#### MATERIAL SHOWN

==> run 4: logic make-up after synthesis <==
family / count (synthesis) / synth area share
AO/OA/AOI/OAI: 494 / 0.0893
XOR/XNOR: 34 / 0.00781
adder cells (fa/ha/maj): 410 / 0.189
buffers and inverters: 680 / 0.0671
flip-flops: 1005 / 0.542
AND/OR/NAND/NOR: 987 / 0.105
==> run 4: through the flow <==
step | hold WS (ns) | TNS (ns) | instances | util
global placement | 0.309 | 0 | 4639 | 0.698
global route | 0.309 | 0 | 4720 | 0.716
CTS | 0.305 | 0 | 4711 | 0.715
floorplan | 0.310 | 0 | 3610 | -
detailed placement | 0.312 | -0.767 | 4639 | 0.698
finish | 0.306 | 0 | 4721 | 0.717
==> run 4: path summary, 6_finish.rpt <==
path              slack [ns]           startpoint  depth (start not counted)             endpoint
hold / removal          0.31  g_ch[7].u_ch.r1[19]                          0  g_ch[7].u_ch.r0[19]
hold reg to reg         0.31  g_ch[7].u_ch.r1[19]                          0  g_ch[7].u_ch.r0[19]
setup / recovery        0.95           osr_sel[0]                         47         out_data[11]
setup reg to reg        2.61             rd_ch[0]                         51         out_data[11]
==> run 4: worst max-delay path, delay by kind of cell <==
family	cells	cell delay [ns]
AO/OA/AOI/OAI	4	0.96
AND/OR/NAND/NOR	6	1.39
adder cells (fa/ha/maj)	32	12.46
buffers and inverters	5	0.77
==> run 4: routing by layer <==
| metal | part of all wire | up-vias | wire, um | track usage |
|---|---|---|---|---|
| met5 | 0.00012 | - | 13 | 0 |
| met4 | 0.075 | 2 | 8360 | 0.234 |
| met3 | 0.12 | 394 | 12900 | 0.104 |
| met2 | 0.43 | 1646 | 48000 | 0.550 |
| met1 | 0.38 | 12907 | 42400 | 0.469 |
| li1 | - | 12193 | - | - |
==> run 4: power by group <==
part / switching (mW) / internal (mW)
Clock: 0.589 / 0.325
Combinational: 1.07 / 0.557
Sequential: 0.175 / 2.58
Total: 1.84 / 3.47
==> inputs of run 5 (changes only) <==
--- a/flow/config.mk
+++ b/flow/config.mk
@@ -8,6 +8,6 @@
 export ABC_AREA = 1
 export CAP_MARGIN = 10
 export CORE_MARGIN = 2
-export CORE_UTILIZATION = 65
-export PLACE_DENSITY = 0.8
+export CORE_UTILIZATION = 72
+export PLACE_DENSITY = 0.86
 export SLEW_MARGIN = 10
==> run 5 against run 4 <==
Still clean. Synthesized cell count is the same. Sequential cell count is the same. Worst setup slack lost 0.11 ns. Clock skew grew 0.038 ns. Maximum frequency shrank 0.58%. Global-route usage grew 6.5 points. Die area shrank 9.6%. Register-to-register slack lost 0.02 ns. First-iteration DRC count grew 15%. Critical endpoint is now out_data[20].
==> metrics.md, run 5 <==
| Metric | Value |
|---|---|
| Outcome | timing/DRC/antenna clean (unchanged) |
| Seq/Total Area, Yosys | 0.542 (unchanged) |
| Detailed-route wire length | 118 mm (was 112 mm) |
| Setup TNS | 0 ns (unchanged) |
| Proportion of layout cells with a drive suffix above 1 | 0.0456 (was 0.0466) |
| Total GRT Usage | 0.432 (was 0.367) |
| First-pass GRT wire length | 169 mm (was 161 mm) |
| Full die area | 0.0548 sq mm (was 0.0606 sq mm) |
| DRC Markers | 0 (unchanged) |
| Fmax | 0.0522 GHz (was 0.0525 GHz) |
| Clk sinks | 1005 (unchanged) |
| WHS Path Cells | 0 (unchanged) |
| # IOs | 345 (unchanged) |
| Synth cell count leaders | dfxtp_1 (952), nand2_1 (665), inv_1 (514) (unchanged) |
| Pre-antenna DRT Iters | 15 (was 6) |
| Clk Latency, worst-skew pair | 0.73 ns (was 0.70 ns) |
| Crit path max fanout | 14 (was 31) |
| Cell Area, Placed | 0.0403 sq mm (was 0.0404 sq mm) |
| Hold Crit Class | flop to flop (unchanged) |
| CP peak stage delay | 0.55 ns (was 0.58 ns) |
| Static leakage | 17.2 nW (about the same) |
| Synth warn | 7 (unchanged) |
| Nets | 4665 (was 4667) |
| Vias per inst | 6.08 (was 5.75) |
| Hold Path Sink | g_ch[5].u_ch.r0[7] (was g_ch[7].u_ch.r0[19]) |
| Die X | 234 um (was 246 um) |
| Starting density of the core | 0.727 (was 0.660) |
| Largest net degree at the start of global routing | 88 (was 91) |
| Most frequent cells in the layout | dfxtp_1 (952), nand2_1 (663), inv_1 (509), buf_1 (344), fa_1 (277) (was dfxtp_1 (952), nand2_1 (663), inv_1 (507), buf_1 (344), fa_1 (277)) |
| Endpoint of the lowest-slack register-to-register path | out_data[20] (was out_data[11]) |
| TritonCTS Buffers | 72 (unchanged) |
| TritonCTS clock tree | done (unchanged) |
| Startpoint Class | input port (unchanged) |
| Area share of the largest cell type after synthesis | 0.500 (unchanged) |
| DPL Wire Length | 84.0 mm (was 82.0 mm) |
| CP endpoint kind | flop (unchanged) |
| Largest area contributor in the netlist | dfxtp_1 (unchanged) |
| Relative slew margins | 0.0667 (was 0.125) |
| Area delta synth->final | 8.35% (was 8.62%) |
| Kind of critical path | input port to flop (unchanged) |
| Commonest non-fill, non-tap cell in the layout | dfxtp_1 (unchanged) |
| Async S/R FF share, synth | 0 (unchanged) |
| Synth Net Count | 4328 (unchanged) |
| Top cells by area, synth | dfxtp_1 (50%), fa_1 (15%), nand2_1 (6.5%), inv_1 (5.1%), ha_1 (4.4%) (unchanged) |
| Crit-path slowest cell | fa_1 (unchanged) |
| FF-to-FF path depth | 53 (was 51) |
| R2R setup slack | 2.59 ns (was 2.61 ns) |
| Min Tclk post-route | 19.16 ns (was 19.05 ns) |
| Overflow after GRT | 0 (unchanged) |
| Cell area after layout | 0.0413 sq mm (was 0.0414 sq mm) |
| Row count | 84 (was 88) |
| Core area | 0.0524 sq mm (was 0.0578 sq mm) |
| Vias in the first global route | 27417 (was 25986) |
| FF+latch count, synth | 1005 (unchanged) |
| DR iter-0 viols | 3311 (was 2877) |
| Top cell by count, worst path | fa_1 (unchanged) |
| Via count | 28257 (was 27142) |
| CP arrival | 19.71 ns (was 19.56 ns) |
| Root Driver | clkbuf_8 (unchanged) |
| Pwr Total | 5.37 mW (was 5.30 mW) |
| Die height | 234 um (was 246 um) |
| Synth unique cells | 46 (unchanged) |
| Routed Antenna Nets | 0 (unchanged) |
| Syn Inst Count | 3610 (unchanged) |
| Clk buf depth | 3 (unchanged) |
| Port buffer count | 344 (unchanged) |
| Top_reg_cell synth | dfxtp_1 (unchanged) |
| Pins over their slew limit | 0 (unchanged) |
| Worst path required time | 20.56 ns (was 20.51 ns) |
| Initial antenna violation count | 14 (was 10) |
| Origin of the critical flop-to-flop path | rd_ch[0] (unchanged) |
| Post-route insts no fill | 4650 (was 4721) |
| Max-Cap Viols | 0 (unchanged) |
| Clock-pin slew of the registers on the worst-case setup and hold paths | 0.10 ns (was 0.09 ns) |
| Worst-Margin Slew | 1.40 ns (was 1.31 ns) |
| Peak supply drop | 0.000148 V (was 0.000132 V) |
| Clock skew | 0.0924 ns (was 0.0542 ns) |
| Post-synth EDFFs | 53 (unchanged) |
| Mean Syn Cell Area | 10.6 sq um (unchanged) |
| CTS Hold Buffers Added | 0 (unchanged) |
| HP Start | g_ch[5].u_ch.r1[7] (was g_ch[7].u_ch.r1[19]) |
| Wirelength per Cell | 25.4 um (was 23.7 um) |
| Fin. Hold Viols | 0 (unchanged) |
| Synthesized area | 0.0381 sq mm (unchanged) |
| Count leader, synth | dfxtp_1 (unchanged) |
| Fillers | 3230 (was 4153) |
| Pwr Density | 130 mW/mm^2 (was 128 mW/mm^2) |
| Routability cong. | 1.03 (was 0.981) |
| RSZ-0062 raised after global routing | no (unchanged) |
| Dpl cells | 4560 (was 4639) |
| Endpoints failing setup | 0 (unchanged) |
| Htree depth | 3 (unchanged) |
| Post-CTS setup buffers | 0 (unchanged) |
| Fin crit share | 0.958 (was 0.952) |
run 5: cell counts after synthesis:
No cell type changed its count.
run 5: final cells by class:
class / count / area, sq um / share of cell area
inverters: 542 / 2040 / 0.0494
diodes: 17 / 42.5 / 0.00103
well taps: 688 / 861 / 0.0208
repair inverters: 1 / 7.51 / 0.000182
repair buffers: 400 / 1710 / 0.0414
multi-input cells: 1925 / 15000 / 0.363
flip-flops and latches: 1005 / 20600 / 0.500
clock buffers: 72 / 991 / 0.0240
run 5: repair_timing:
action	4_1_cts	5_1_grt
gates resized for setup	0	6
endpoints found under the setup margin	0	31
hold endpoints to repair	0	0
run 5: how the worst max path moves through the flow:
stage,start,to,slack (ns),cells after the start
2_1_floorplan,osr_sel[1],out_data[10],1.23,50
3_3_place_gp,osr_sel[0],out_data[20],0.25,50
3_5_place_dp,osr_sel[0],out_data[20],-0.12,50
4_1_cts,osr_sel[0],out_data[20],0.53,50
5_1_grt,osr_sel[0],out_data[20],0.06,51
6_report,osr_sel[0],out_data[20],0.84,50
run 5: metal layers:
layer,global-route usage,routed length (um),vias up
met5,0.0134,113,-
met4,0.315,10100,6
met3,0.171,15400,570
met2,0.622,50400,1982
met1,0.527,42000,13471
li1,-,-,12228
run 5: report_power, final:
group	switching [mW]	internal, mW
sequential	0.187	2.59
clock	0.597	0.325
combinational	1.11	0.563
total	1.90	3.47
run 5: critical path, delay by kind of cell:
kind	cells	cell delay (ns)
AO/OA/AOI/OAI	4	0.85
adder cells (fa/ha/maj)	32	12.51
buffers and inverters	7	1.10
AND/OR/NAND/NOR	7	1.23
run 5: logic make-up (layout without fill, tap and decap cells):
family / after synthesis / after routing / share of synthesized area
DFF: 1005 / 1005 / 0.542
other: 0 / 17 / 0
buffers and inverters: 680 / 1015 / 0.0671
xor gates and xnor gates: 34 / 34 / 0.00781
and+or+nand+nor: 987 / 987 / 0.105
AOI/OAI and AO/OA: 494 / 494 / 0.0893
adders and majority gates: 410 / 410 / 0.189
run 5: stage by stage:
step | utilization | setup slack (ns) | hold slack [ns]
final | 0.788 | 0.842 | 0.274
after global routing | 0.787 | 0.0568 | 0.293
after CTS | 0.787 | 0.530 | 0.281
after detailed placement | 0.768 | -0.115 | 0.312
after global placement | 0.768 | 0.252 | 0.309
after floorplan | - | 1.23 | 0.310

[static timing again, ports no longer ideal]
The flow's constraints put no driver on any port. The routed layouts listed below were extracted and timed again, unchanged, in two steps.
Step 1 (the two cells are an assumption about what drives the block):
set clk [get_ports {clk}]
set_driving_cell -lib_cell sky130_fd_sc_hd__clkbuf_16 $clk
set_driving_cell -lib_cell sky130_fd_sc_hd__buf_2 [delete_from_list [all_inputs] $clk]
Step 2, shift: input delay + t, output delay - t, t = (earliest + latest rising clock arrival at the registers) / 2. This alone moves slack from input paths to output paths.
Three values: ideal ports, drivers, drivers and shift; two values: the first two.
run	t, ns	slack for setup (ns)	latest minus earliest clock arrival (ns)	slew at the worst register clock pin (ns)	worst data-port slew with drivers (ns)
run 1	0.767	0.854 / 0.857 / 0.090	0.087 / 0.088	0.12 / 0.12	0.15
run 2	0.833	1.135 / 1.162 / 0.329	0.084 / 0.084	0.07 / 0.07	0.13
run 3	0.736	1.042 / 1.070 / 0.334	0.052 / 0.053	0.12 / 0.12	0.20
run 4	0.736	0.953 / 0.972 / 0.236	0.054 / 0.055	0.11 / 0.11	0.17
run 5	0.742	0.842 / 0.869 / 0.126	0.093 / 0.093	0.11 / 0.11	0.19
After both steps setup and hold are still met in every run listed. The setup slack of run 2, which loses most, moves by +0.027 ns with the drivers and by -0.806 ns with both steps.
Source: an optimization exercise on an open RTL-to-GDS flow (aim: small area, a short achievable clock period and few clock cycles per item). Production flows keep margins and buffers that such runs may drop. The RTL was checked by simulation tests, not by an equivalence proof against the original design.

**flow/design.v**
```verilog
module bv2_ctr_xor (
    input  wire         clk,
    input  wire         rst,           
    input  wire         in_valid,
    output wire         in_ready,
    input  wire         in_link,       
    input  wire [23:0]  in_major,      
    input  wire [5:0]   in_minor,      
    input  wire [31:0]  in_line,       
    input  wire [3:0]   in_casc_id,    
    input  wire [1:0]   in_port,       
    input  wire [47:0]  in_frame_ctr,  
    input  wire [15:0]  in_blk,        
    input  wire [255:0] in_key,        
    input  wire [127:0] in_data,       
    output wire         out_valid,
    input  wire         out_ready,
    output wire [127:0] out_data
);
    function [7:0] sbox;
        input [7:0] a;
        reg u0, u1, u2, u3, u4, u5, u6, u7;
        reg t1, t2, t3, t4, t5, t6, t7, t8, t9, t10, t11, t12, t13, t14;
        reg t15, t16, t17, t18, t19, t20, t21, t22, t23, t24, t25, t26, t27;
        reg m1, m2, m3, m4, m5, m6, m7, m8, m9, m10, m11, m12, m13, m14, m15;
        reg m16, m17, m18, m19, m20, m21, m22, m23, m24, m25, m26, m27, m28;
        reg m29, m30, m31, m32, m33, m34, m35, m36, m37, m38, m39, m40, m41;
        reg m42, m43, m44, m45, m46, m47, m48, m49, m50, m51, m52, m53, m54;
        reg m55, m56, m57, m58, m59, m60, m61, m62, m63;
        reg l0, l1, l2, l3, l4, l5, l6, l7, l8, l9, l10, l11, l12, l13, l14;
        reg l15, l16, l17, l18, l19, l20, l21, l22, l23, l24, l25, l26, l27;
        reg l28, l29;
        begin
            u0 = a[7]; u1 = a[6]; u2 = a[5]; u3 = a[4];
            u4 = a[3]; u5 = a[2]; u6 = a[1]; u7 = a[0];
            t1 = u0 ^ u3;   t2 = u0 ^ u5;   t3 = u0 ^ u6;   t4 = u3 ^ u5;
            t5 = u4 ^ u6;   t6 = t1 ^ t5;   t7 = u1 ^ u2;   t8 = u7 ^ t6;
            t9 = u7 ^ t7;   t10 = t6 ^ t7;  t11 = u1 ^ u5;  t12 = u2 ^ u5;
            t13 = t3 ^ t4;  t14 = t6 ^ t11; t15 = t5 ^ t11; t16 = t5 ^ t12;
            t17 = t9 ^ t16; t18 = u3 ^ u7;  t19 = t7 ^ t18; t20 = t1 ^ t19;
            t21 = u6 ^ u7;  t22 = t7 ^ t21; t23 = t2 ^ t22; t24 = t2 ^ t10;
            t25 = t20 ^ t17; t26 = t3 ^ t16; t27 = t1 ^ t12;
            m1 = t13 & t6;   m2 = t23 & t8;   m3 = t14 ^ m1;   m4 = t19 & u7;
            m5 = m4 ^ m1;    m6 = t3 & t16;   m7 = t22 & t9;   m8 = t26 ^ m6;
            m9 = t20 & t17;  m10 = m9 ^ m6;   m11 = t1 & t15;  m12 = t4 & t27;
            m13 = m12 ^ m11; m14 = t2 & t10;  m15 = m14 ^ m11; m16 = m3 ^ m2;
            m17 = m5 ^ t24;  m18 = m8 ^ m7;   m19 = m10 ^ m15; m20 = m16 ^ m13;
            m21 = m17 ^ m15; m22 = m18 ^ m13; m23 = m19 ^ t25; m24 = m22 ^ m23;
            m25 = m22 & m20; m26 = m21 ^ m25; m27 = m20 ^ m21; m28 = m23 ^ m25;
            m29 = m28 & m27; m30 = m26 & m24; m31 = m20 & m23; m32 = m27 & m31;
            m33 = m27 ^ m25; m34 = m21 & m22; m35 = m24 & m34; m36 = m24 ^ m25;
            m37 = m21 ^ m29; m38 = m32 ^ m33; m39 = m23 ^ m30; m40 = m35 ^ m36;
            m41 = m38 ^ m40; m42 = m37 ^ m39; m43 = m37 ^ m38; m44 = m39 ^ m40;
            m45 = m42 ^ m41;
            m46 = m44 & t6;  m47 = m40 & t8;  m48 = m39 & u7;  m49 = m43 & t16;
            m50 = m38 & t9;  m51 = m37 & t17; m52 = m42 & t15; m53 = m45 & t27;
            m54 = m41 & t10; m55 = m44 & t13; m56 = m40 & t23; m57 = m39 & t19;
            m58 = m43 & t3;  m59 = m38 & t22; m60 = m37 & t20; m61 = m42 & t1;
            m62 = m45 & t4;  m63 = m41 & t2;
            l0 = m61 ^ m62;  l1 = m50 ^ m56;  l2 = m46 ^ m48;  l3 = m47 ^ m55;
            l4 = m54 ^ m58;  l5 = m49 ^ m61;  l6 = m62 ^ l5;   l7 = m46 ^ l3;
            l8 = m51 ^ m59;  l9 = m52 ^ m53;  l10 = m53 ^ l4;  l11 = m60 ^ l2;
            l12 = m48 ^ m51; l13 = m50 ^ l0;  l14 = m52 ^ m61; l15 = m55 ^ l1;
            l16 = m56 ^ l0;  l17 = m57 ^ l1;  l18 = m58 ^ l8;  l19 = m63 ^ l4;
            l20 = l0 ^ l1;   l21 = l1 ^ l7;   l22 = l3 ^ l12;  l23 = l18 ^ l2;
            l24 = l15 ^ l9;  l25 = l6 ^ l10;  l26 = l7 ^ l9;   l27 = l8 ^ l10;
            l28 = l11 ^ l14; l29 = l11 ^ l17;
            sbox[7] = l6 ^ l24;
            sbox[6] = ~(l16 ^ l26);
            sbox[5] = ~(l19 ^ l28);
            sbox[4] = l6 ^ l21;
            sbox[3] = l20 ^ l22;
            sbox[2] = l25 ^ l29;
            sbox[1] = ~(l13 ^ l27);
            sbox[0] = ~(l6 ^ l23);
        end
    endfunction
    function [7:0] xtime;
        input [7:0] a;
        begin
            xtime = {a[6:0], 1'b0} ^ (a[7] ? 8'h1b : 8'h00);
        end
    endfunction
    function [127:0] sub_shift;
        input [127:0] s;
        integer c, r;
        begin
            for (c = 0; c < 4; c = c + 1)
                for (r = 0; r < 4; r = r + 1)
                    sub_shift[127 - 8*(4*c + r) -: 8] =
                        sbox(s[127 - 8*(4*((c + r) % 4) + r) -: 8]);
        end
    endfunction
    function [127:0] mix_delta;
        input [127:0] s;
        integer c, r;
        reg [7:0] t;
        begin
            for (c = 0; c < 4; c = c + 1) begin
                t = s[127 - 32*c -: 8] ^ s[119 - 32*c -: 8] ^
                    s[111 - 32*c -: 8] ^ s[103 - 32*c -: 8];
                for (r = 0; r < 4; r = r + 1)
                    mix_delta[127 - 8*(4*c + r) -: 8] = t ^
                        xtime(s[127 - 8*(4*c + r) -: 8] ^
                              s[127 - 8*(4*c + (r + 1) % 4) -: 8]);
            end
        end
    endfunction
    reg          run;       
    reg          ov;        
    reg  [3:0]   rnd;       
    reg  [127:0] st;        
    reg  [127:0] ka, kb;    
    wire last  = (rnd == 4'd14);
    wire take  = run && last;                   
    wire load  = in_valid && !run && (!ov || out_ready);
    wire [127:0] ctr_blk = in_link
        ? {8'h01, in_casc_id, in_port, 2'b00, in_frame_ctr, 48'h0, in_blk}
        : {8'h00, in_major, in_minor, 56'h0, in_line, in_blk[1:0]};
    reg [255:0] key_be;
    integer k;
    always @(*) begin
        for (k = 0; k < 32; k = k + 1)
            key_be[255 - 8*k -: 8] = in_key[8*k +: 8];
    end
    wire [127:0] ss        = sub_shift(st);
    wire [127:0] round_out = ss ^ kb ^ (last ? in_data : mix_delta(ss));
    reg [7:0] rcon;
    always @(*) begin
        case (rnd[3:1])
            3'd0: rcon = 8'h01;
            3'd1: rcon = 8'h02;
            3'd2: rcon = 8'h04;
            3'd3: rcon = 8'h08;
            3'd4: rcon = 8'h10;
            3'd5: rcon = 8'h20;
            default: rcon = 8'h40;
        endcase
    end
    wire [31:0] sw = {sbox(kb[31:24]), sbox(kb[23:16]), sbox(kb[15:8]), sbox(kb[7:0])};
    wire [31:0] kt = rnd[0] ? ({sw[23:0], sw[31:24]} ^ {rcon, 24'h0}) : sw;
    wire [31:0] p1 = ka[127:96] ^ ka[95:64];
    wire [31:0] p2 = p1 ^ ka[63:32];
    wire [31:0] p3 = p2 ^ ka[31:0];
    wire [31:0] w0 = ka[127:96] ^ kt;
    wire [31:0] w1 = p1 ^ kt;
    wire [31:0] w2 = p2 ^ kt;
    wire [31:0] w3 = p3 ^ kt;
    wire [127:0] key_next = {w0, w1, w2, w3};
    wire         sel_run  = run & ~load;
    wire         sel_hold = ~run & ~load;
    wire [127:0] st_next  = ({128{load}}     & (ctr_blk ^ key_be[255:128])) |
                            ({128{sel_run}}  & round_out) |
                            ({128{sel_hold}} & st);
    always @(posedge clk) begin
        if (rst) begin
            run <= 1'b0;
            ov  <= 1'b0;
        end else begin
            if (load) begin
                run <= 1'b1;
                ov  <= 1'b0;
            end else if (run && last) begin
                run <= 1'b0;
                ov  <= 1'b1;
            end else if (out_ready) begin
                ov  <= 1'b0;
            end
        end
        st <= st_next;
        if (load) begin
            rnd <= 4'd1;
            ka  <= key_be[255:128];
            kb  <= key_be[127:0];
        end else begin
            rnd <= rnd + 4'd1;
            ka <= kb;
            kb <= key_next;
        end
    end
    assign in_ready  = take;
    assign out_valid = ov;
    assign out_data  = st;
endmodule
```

########

Across the data, tally the lines containing "metal" and give back the number alone.

RESPONSE BELOW >> 2